▶ _PROBLEM STATEMENT_:
All lines up to and including the one that contains "a22o | 4 | 35.0" are to be transcribed exactly, starting from the first line of the records.
*** Opening of RECORDS TO USE ***
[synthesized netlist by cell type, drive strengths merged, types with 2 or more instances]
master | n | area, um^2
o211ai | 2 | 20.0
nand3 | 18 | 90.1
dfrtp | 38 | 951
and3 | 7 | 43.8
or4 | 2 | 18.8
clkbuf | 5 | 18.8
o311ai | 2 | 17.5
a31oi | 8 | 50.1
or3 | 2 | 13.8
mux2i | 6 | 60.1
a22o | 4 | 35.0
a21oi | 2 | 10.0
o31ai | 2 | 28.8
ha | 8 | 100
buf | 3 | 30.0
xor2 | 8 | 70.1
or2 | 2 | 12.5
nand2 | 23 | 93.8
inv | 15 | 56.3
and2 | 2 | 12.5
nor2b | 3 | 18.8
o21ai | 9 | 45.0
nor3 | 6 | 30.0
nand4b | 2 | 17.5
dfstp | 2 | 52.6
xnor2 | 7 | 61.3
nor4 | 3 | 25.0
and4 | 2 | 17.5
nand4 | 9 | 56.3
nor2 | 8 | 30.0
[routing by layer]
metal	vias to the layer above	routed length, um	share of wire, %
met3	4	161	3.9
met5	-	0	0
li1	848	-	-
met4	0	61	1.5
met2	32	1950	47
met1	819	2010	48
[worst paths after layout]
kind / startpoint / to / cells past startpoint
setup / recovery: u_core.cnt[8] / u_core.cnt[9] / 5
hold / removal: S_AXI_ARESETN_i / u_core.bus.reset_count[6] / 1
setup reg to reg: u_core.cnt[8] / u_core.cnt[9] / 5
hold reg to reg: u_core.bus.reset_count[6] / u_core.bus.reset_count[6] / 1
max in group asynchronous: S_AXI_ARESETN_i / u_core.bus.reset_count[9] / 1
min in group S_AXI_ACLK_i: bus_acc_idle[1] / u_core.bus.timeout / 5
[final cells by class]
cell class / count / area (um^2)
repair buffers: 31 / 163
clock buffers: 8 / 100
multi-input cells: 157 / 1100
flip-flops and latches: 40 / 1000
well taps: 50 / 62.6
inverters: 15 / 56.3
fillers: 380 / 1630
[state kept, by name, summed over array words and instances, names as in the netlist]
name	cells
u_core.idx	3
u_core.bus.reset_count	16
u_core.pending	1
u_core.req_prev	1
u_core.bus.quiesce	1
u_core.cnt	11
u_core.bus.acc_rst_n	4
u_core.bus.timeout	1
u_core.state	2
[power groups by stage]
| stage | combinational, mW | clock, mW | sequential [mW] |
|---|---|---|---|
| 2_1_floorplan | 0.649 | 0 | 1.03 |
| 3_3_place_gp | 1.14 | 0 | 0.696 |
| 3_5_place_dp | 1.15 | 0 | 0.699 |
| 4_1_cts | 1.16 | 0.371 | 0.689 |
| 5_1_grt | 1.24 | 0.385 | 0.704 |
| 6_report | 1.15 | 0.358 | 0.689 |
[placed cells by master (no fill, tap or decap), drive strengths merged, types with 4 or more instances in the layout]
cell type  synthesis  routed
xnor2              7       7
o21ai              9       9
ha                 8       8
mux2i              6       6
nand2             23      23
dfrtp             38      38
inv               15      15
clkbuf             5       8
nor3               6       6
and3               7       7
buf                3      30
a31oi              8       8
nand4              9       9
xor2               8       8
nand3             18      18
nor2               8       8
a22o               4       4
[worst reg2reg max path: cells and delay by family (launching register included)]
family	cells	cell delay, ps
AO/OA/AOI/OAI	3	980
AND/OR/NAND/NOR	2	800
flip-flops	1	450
File: config.mk
export PLATFORM = sky130hd
export DESIGN_NAME = vending_machine_gen2
export DESIGN_NICKNAME = d
export VERILOG_FILES = /design/src/rtl/vm_pkg.sv /design/src/rtl/vm_change_sel.sv /design/src/rtl/vending_machine_gen2.sv
export SDC_FILE = /design/constraint.sdc
export NUM_CORES = 1
export LEC_CHECK = 0
export BUFFER_PORTS_ARGS = -buffer_cell sky130_fd_sc_hd__buf_4
export CORE_MARGIN = 1
export CORE_UTILIZATION = 45
export DETAILED_ROUTE_END_ITERATION = 8
export PLACE_DENSITY = 0.65
export RECOVER_POWER = 50
export SETUP_SLACK_MARGIN = 0.2
export SLEW_MARGIN = 20
export SYNTH_ARGS = -nofsm -noshare
export SYNTH_HDL_FRONTEND = slang
export SYNTH_SLANG_ARGS = --single-unit
export TNS_END_PERCENT = 20
File: constraint.sdc
create_clock -name Clk -period 3 [get_ports Clk]
set_clock_uncertainty 0.05 [all_clocks]
set_input_delay 0.3 -clock Clk [delete_from_list [all_inputs] [get_ports Clk]]
set_output_delay 0.3 -clock Clk [all_outputs]
set_load 0.005 [all_outputs]
File: src/rtl/vm_pkg.sv
// rtl/vm_pkg.sv - coin codes, change codes and state encoding for vending_machine_gen2
package vm_pkg;

   localparam logic [2:0] COIN_NONE    = 3'b000;
   localparam logic [2:0] COIN_NICKEL  = 3'b001;
   localparam logic [2:0] COIN_DIME    = 3'b010;
   localparam logic [2:0] COIN_QUARTER = 3'b101;

   localparam logic [2:0] VAL_NICKEL  = 3'd1;
   localparam logic [2:0] VAL_DIME    = 3'd2;
   localparam logic [2:0] VAL_QUARTER = 3'd5;

   localparam logic [1:0] CHG_NONE    = 2'b00;
   localparam logic [1:0] CHG_NICKEL  = 2'b01;
   localparam logic [1:0] CHG_DIME    = 2'b10;
   localparam logic [1:0] CHG_QUARTER = 2'b11;

   typedef enum logic [1:0] {
      ST_IDLE    = 2'd0,
      ST_COLLECT = 2'd1,
      ST_VEND    = 2'd2,
      ST_CHANGE  = 2'd3
   } vm_state_t;

   // Value in nickel units; zero marks an invalid (or absent) coin code.
   function automatic logic [2:0] coin_value(input logic [2:0] code);
      logic [2:0] v;
      v = 3'd0;
      case (code)
         COIN_NICKEL:  v = VAL_NICKEL;
         COIN_DIME:    v = VAL_DIME;
         COIN_QUARTER: v = VAL_QUARTER;
         default:      v = 3'd0;
      endcase
      return v;
   endfunction

endpackage

File: src/rtl/vm_change_sel.sv
// rtl/vm_change_sel.sv - greedy largest-coin-first change selector (combinational)
module vm_change_sel
   import vm_pkg::*;
#(
   parameter int CREDIT_W = 6
) (
   input  logic [CREDIT_W-1:0] credit,
   output logic [1:0]          chg_code,
   output logic [2:0]          chg_value
);

   always_comb begin
      chg_code  = CHG_NICKEL;
      chg_value = VAL_NICKEL;
      if (credit >= CREDIT_W'(VAL_QUARTER)) begin
         chg_code  = CHG_QUARTER;
         chg_value = VAL_QUARTER;
      end else if (credit >= CREDIT_W'(VAL_DIME)) begin
         chg_code  = CHG_DIME;
         chg_value = VAL_DIME;
      end
   end

endmodule

File: src/rtl/vending_machine_gen2.sv
// rtl/vending_machine_gen2.sv - parametrised vending FSM with serial change return
// Optional stock counter / sold_out enabled by defining VM_STOCK_EN.
module vending_machine_gen2
   import vm_pkg::*;
#(
   parameter int PRICE_UNITS = 5,
   parameter int CREDIT_W    = 6
`ifdef VM_STOCK_EN
   ,
   parameter logic [7:0] STOCK_INIT = 8'd10
`endif
) (
   input  logic                Clk,
   input  logic                Reset_n,
   input  logic [2:0]          Coin,
   input  logic                Cancel,
   input  logic                chg_ready,
`ifdef VM_STOCK_EN
   input  logic                Restock,
   output logic                sold_out,
`endif
   output logic                vending,
   output logic                coin_reject,
   output logic                chg_valid,
   output logic [1:0]          chg_coin,
   output logic [CREDIT_W-1:0] credit,
   output logic                busy
);

   generate
      if ((PRICE_UNITS < 1) || (PRICE_UNITS > (1 << CREDIT_W) - 1)) begin : g_bad_price
         $error("vending_machine_gen2: PRICE_UNITS out of range for CREDIT_W");
      end
   endgenerate

   localparam logic [CREDIT_W-1:0] PRICE = CREDIT_W'(PRICE_UNITS);

   vm_state_t           state, state_nx;
   logic [CREDIT_W-1:0] credit_q, credit_nx;
   logic                reject_q, reject_nx;
   logic [1:0]          sel_code;
   logic [2:0]          sel_value;
   logic [2:0]          cval;
   logic [CREDIT_W:0]   sum;
   logic                stock_block;

   vm_change_sel #(.CREDIT_W(CREDIT_W)) u_sel (
      .credit    (credit_q),
      .chg_code  (sel_code),
      .chg_value (sel_value)
   );

`ifdef VM_STOCK_EN
   logic [7:0] stock_q;

   // Restock wins over the decrement at VEND exit.
   always_ff @(posedge Clk or negedge Reset_n) begin
      if (!Reset_n)
         stock_q <= STOCK_INIT;
      else if (Restock)
         stock_q <= STOCK_INIT;
      else if (state == ST_VEND && stock_q != 8'd0)
         stock_q <= stock_q - 8'd1;
   end

   assign sold_out    = (stock_q == 8'd0);
   assign stock_block = sold_out && (state == ST_IDLE);
`else
   assign stock_block = 1'b0;
`endif

   always_ff @(posedge Clk or negedge Reset_n) begin
      if (!Reset_n) begin
         state    <= ST_IDLE;
         credit_q <= '0;
         reject_q <= 1'b0;
      end else begin
         state    <= state_nx;
         credit_q <= credit_nx;
         reject_q <= reject_nx;
      end
   end

   always_comb begin
      state_nx  = state;
      credit_nx = credit_q;
      reject_nx = 1'b0;
      cval      = coin_value(Coin);
      // Top bit of sum set means the credit register would wrap.
      sum       = (CREDIT_W+1)'(credit_q) + (CREDIT_W+1)'(cval);
      case (state)
         ST_IDLE, ST_COLLECT: begin
            if (state == ST_COLLECT && Cancel) begin
               state_nx  = ST_CHANGE;
               reject_nx = (Coin != COIN_NONE);
            end else if (Coin != COIN_NONE) begin
               if (cval != 3'd0 && !sum[CREDIT_W] && !stock_block) begin
                  credit_nx = sum[CREDIT_W-1:0];
                  state_nx  = (credit_nx >= PRICE) ? ST_VEND : ST_COLLECT;
               end else begin
                  reject_nx = 1'b1;
               end
            end
         end
         ST_VEND: begin
            reject_nx = (Coin != COIN_NONE);
            credit_nx = credit_q - PRICE;
            state_nx  = (credit_nx == '0) ? ST_IDLE : ST_CHANGE;
         end
         ST_CHANGE: begin
            reject_nx = (Coin != COIN_NONE);
            if (chg_ready) begin
               credit_nx = credit_q - CREDIT_W'(sel_value);
               if (credit_nx == '0)
                  state_nx = ST_IDLE;
            end
         end
         default: state_nx = ST_IDLE;
      endcase
   end

   assign vending     = (state == ST_VEND);
   assign chg_valid   = (state == ST_CHANGE);
   assign chg_coin    = chg_valid ? sel_code : CHG_NONE;
   assign busy        = vending || chg_valid;
   assign credit      = credit_q;
   assign coin_reject = reject_q;

   always @(posedge Clk) begin
      if (Reset_n) begin
         if (state == ST_VEND)
            assert (credit_q >= PRICE);
         if (state == ST_CHANGE && chg_ready)
            assert (credit_q >= CREDIT_W'(sel_value));
      end
   end

endmodule

# Word-level counts from Yosys, hierarchy flattened
# Index checks and enable logic that the tools add are counted.
[classes] add_sub_neg=3 order_cmp=3 n_eq_ne=13 mux=23 reduce_logical=13
[ops] operator="6-bit 2-to-1 mux" count=4
[ops] operator="2-bit 2-to-1 mux" count=11
[ops] operator="6-bit case mux with 3 select lines" count=1
[ops] operator="6-bit by 3-bit greater-or-equal comparator with 1-bit output, second input constant" count=2
[ops] operator="6-bit logical NOT" count=2
[ops] operator="3-bit case mux with 3 select lines" count=1
[ops] operator="2-bit inequality test, second input constant" count=4
[ops] operator="4-bit AND reduction" count=2
[ops] operator="6-bit by 3-bit adder with 7-bit output" count=1
[ops] operator="6-bit by 2-bit greater-or-equal comparator with 1-bit output, second input constant" count=1
[ops] operator="3-bit inequality test, second input constant" count=2
[ops] operator="2-bit case mux with 3 select lines" count=1
[ops] operator="3-bit nonzero test" count=2
[ops] operator="6-bit by 3-bit subtractor with 6-bit output" count=1
[ops] operator="6-bit by 3-bit subtractor with 6-bit output, second input constant" count=1
[ops] operator="2-bit == test, second input constant" count=2
[ops] operator="2-bit OR reduction" count=2
[ops] operator="3-bit by 1-bit == test with 1-bit output, second input constant" count=1
[ops] operator="3-bit by 2-bit == test with 1-bit output, second input constant" count=1
[ops] operator="3-bit == test, second input constant" count=1
[ops] operator="1-bit 2-to-1 mux" count=3
[ops] operator="3-bit 2-to-1 mux" count=1
[ops] operator="2-bit by 1-bit == test with 1-bit output, second input constant" count=1
[ops] operator="1-bit logical AND" count=2
[ops] operator="other kinds (5)" count=5
[totals] register_bits=9 elab_cells=58

# Depth between registers and ports, before layout
[logic_depth] ltp_word=9 mapped_depth=15 depth_no_buf=15

# Cells and area by module
# A second synthesis with hierarchy kept.
[unflattened] hier_cells=135 area_unflattened_um2=1063.5
[modules_own_cells] module="vending_machine_gen2" n_inst=1 cells_per_inst=125 area_each_um2=998.5 seq_area_each_um2=225.2
[modules_own_cells] module="vm_change_sel" n_inst=1 cells_per_inst=10 area_each_um2=65.1 seq_area_each_um2=0.0

# Least setup slack after synthesis
# OpenSTA, ideal clock, no wires.
[synth_timing] kind="reg-to-reg" startpoint="register credit_q[1], in the netlist credit[1]" endpoint="register state[0]" arrival_ns=3.011 required_time_ns=2.825 setup_slack_ns=-0.186 path_stages_with_launch=15 n_path_buf=0 path_cell_list="dfrtp_1 inv_1 ha_1 inv_1 o21ai_0 and3_1 nor2b_1 inv_1 ha_1 fa_1 nand2b_1 o22ai_1 a31oi_1 nor3_2 mux2_4"
[synth_via] elab_chain_cells=7 elab_cells_between_ends=21 classes_between="add/sub (3); order compare (3); eq/ne (2); mux (8); reduce/logical (5)"
[synth_rtl] element="start, declared" line_no="vending_machine_gen2.sv:39" text="logic [CREDIT_W-1:0] credit_q, credit_nx;"
[synth_rtl] element="start signal, assigned" line_no="vending_machine_gen2.sv:79" text="credit_q <= credit_nx;"
[synth_rtl] element="6-bit by 2-bit greater-or-equal comparator with 1-bit output / 6-bit by 3-bit adder with 7-bit output (equally long branches)" line_no="vm_change_sel.sv:18, vending_machine_gen2.sv:90"
[synth_rtl] element="2-bit 2-to-1 mux / 6-bit by 3-bit greater-or-equal comparator with 1-bit output (equally long branches)" line_no="vm_change_sel.sv:18, vending_machine_gen2.sv:99"
[synth_rtl] element="3-bit 2-to-1 mux / 2-bit 2-to-1 mux (equally long branches)" line_no="vm_change_sel.sv:15, vending_machine_gen2.sv:99"
[synth_rtl] element="6-bit by 3-bit subtractor with 6-bit output / 2-bit 2-to-1 mux (equally long branches)" line_no="vending_machine_gen2.sv:113, vending_machine_gen2.sv:97"
[synth_rtl] element="6-bit logical NOT / 2-bit 2-to-1 mux (equally long branches)" line_no="vending_machine_gen2.sv:114, vending_machine_gen2.sv:96"
[synth_rtl] element="2-bit by 1-bit inequality test with 1-bit output (no source line) / 2-bit 2-to-1 mux (equally long branches)"
[synth_rtl] element="4-bit AND reduction (no source line) / 2-bit case mux with 3 select lines (equally long branches)"
[synth_rtl] element="end signal, assigned" line_no="vending_machine_gen2.sv:78" text="state <= state_nx;"
[synth_rtl] element="end, declared" line_no="vending_machine_gen2.sv:38" text="vm_state_t state, state_nx;"
# Several ways; a longest one is shown, not always the timed one. The select of a mux whose other input is x is not followed.
# A chain may end at the register's enable or synchronous reset.

# Final worst setup path
[layout_timing] startpoint="register credit_q[0], in the netlist credit[0]" endpoint="register state[0]"
# Same word-level chain as after synthesis.

==> impl_metrics.toml <==
[pwr]
p_per_area_mw_per_mm2 = 1320
p_leak_uw = 0.000696
p_total_uw = 2120
peakVddDrop_v = 0.000908

[logic_synthesis]
synth_top_area_cell = "dfrtp_1"
synth_cells = 147
synth-seq-cells = 9
synth.cell_area_mm2 = 0.00120
async_reset_ff_share_pct = 100
ys.flop_type = "dfrtp_1"
yosysTopAreaCellShare_pct = 18.7
ys_top_cells_by_area = "dfrtp_1 19%, ha_1 10%, a21oi_1 5.0%, nor2_1 4.7%, o21ai_0 3.7%"
synth-edff-count = 0
synth_area_per_cell_um2 = 8.20
synth_fp_nets = 166
seq_area_frac_synth_pct = 18.7
yosysUniqueCellTypes = 48
synth-warning-count = 0

[route]
dr.pass1.iters = 4
ant_nets = 0
post-route-drc-count = 0
wl_per_cell_um = 16.3
drt_iter0_drc = 33
avgViaCountPerCell = 6.01
wirelength_mm = 3.40
vias = 1257

[critical_path]
critPathMaxFanout = 4
end_kind = "register"
startpoint_type = "register"
crit_path_top_delay_cell = "fa_2"
startpoint = "credit[0]$_DFFE_PN0P_"
criticalPathCategory = "register to register"
critPathMaxStageDelay_ns = 0.54
reg2reg_slack_ns = 0.11
critical_path.reg2reg.startpoint = "credit[0]$_DFFE_PN0P_"
reg2reg_to = "state[0]$_DFFE_PN0P_"
arrival_ns = 2.99
path_cells = "inv_2 -> ha_4 -> inv_2 -> o21ai_2 -> and3_4 -> nor2b_4 -> inv_2 -> ha_4 -> fa_2 -> and3_4 -> a31oi_4 -> nor3_4 -> mux2_4"
reg2reg_depth = 13
cp_data_required_time_ns = 3.10
critPathMostFrequentCell = "inv_2"

[floorplan]
fp.coreArea_mm2 = 0.00250
fp.dieArea_mm2 = 0.00289
die_w_um = 53.7
start_util_pct = 48.2
die_h_um = 53.7
io_pins = 19
num_rows = 18

[sta]
tightest_slew_ns = 0.790
slew-limit-headroom_pct = 47.4
setup_tns_ns = 0
maxSlewViolCount = 0
rsz0062_at_grt = "true"
fin_crit_sh_pct = 96.3
hold_viol_final = 0
fmax_ghz = 0.346
setup_ws_ns = 0.112
hold_ws_ns = 0.261
min_period_ns = 2.89
finalSetupViolCount = 0

[placement]
numPortBuffers = 18
hpwlAfterDp_mm = 2.59
place_congestion = 0.884
place_worst_setup_slack_ns = 0.0200
placed_cells_incl_taps = 197

[global_route]
grt_pass1_wl_mm = 5.24
antenna_found_initial = 0
grt_max_degree = 20
grt_pass1_vias = 1120
grt_use_total_pct = 25.8
grt_remaining_overflow = 0

[worst_hold_path]
min_path_type = "primary input to register"
whs_path_depth = 3
hold_start = "Coin[1]"
hold_end = "coin_reject$_DFF_PN0_"

[finish]
stdcell_count = 209
regArea_um2 = 228
syn_to_final_growth_pct = 33.0
fillers = 227
drive_gt1_share_pct = 35.2
multi_input_area_mm2 = 0.00102
n_antenna_cell = 0
finish.net_count = 199

[clocking]
cts_buffers = 3
cts_tree = "yes"
clock_latency_ns = 0.27
h-tree-depth = 1
cts.sinks = 9
root_buffer = "clkbuf_4"
clock_path_buffers = 2
path_clk_slew_ns = 0.07

[status]
status = "finished, final reports clean"

[job]
drv_cap = 0
==> layout make-up <==
type / count / share of cell area (%)
flip-flops and latches: 9 / 14.2
inverters: 10 / 2.50
well taps: 30 / 2.34
repair buffers: 34 / 15.4
clock buffers: 4 / 1.64
multi-input cells: 122 / 63.9
==> report_power, final <==
| group | total, µW | internal, µW | switching (µW) |
|---|---|---|---|
| clock network | 96.6 | 51.4 | 45.2 |
| logic | 1730 | 835 | 891 |
| registers | 296 | 184 | 111 |
==> state kept, by name, summed over array words and instances, names as in the netlist <==
name	count
credit	6
coin_reject	1
state	2
==> timing repair <==
item,in CTS,in global routing
endpoints found under the setup margin,1,4
cloned,0,0
resized for setup,3,12
hold buffers,1,0
setup buffers,5,2
hold endpoints to repair,9,0
pin swaps,8,9
==> metrics by stage <==
step           cell area (µm²)  util, %
2_1_floorplan             1250        -
3_3_place_gp              1450     58.1
3_5_place_dp              1450     58.1
4_1_cts                   1530     61.3
5_1_grt                   1600     64.1
6_report                  1600     64.1
==> layer usage <==
metal	track usage, %	wire (µm)	vias to the layer above
met5	0	0	-
met4	17.1	107	0
met3	1.13	87	9
met2	40.5	1710	32
met1	33.8	1500	615
li1	-	-	601
==> Yosys cell counts (2+ instances only) <==
library cell  instances
nand2b_1              4
fa_1                  2
nand2_1               8
o21ai_0               9
nor2b_1               4
nor3_1                4
a21o_1                3
clkbuf_1              3
xor2_1                4
buf_2                 2
xnor2_1               3
ha_1                 10
o21ai_1               2
and3_1                3
a211oi_1              4
a31oi_1               3
a21oi_1              12
o211ai_1              2
o22ai_1               3
dfrtp_1               9
mux2i_1               3
nor2_1               15
inv_1                10
==> placed cells by master, fill, tap and decap left out, drive strengths merged, types with 2 or more instances in the layout <==
cell type   n
a211oi      4
a21o        3
a21oi      13
a31oi       3
and2        2
and3        4
buf        28
clkbuf      9
dfrtp       9
fa          2
ha         10
inv        10
mux2i       3
nand2       8
nand2b      5
nor2       15
nor2b       5
nor3        5
o2111ai     2
o211ai      2
o21ai      11
o22ai       3
xnor2       3
xor2        4
==> critical path: cells and delay by family (launching register included) <==
| kind | cells | cell delay [ns] |
|---|---|---|
| AOI/OAI and AO/OA | 2 | 0.18 |
| adders and majority gates | 3 | 0.83 |
| buffers and inverters | 3 | 0.18 |
| DFF | 1 | 0.45 |
| muxes | 1 | 0.31 |
| and+or+nand+nor | 4 | 0.75 |
==> worst max-delay path by stage <==
stage and end:
6_report state[0]$_DFFE_PN0P_, 5_1_grt state[0]$_DFFE_PN0P_, 4_1_cts state[0]$_DFFE_PN0P_, 3_5_place_dp state[0]$_DFFE_PN0P_, 3_3_place_gp state[0]$_DFFE_PN0P_, 2_1_floorplan state[0]$_DFFE_PN0P_
==> logic make-up (layout without fill, tap and decap cells) <==
group                      count (synthesis)  in the layout  synth area share (%)
muxes                                      4              4                  3.74
and+or+nand+nor                           48             48                  22.5
adders and majority gates                 12             12                  13.7
buffers and inverters                     16             48                  5.82
DFF                                        9              9                  18.7
xor gates and xnor gates                   7              7                  5.09
AOI/OAI and AO/OA                         51             51                  30.4
(Power assumes the default switching activity.)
*** Close of RECORDS TO USE ***
▶ _EXERCISE SOLUTION_:
[synthesized netlist by cell type, drive strengths merged, types with 2 or more instances]
master | n | area, um^2
o211ai | 2 | 20.0
nand3 | 18 | 90.1
dfrtp | 38 | 951
and3 | 7 | 43.8
or4 | 2 | 18.8
clkbuf | 5 | 18.8
o311ai | 2 | 17.5
a31oi | 8 | 50.1
or3 | 2 | 13.8
mux2i | 6 | 60.1
a22o | 4 | 35.0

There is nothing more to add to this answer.